# Activity:
Among the records below, find the lines with the word "input" and copy them.

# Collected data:
--- src/rtl/mips_control_fsm.sv ---
// mips_control_fsm: multi-cycle MIPS main control; sequences FETCH..WB and drives datapath strobes.
module mips_control_fsm
    import mips_pkg::*;
(
    input  logic       clk,
    input  logic       rst_n,
    input  logic [5:0] opcode,
    input  logic       pc_is_zero,
    input  logic       mem_waitrequest,
    output logic       mem_read,
    output logic       mem_write,
    output logic       ir_write,
    output logic       pc_write,
    output logic       pc_write_cond,
    output logic       reg_write,
    output logic       mem_to_reg,
    output logic [3:0] alu_op,
    output logic [2:0] state,
    output logic       active,
    output logic       illegal_instr
);
    logic [2:0] state_q, state_d;
    dec_t       dec;

    mips_opcode_decode u_dec (.opcode_i(opcode), .dec_o(dec));

    always_ff @(posedge clk or negedge rst_n) begin
        if (!rst_n) state_q <= S_IDLE;
        else        state_q <= state_d;
    end

    always_comb begin
        state_d       = state_q;
        mem_read      = 1'b0;
        mem_write     = 1'b0;
        ir_write      = 1'b0;
        pc_write      = 1'b0;
        pc_write_cond = 1'b0;
        reg_write     = 1'b0;
        mem_to_reg    = 1'b0;
        alu_op        = ALUOP_ADD;
        illegal_instr = 1'b0;
        case (state_q)
            S_IDLE:   state_d = S_FETCH;
            S_FETCH: begin
                if (pc_is_zero) state_d = S_HALT;
                else begin
                    mem_read = 1'b1;
                    ir_write = !mem_waitrequest;
                    pc_write = !mem_waitrequest;
                    state_d  = mem_waitrequest ? S_FETCH : S_DECODE;
                end
            end
            S_DECODE: begin
                illegal_instr = !dec.legal;
                state_d       = dec.legal ? S_EXEC : S_FETCH;
            end
            S_EXEC: begin
                alu_op        = dec.alu_op;
                pc_write_cond = dec.is_branch;
                pc_write      = dec.is_jump;
                // jal still needs WB to write the link register
                state_d = (dec.is_load || dec.is_store) ? S_MEM :
                          (dec.is_branch || (dec.is_jump && !dec.is_link)) ? S_FETCH : S_WB;
            end
            S_MEM: begin
                mem_read  = dec.is_load;
                mem_write = dec.is_store;
                if (!mem_waitrequest) state_d = dec.is_load ? S_WB : S_FETCH;
            end
            S_WB: begin
                reg_write  = 1'b1;
                mem_to_reg = dec.is_load;
                state_d    = S_FETCH;
            end
            default: state_d = state_q;
        endcase
    end

    assign state  = state_q;
    assign active = state_q != S_HALT;
endmodule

# Answer section:
    input  logic       clk,
    input  logic       rst_n,
    input  logic [5:0] opcode,
    input  logic       pc_is_zero,
    input  logic       mem_waitrequest,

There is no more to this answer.